What you need to do: Once the line containing "data_loaded_pos_edge <= (data_loaded" is found in the entries below, restate it and each following line word for word, stopping after the line containing "localparam START=1'd0, TRANSMIT=1'd1;".

Input:
 `timescale 1ns/10ps
module tx #(
    parameter CLK_FRQ=50000000,  
    parameter BAUD_RATE=115200,  
    parameter REG_WIDTH=10
) (
    input logic clk,
    input logic areset,
    input logic data_loaded,
    input logic [7:0] data_in,
    output logic data_out,
    output logic tx_done,
    output logic tx_busy
);
    logic prev_data_loaded;
    logic data_loaded_pos_edge;
    always_ff @(posedge clk) begin
        prev_data_loaded <= data_loaded;
        data_loaded_pos_edge <= (data_loaded && !prev_data_loaded);
    end
    localparam int BAUD_DIV = CLK_FRQ / BAUD_RATE;
    logic baud_high; 
    logic [31:0] clk_counter; 
    always_ff @(posedge clk or posedge areset) begin
        if (areset) begin
            clk_counter <= '0;
            baud_high <= 0;
        end else if (32'(clk_counter) == 32'(BAUD_DIV - 1)) begin
            baud_high <= 1'b1;
            clk_counter <= '0;
        end else begin
            clk_counter <= clk_counter + 1;
            baud_high <= 1'b0;
        end
    end
    logic state;
    localparam START=1'd0, TRANSMIT=1'd1;
    localparam START_BIT=1'b0, STOP_BIT=1'b1;
    logic [REG_WIDTH-1:0] shift_reg;
    logic [$clog2(REG_WIDTH + 1) - 1:0] counter; 
    always_ff @(posedge clk or posedge areset) begin
        if (areset) begin
            state <= START;
            tx_done <= 0;
            tx_busy <= 0;
            counter <= 0;
            data_out <= 1;
            shift_reg <= {REG_WIDTH{1'b0}};
        end else if (baud_high) begin
            case (state)
            START : begin
                tx_busy <= 0;
                if (data_loaded_pos_edge) begin
                    tx_done <= 0;
                    shift_reg <= {STOP_BIT, data_in, START_BIT};
                    state <= TRANSMIT;
                end
            end
            TRANSMIT : begin
                if (counter == REG_WIDTH) begin
                    counter <= 0;
                    tx_done <= 1;
                    tx_busy <= 0;
                    state <= START;
                    data_out <= 1;
                end else begin
                    tx_busy <= 1;
                    data_out <= shift_reg[0];
                    shift_reg <= shift_reg >> 1;
                    counter <= counter + 1;
                end
            end
            default : begin
                tx_done <= 0;
                data_out <= 1;
                state <= START;
                tx_busy <= 0;
            end
            endcase
        end
    end
endmodule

Result of the task:
        data_loaded_pos_edge <= (data_loaded && !prev_data_loaded);
    end
    localparam int BAUD_DIV = CLK_FRQ / BAUD_RATE;
    logic baud_high; 
    logic [31:0] clk_counter; 
    always_ff @(posedge clk or posedge areset) begin
        if (areset) begin
            clk_counter <= '0;
            baud_high <= 0;
        end else if (32'(clk_counter) == 32'(BAUD_DIV - 1)) begin
            baud_high <= 1'b1;
            clk_counter <= '0;
        end else begin
            clk_counter <= clk_counter + 1;
            baud_high <= 1'b0;
        end
    end
    logic state;
    localparam START=1'd0, TRANSMIT=1'd1;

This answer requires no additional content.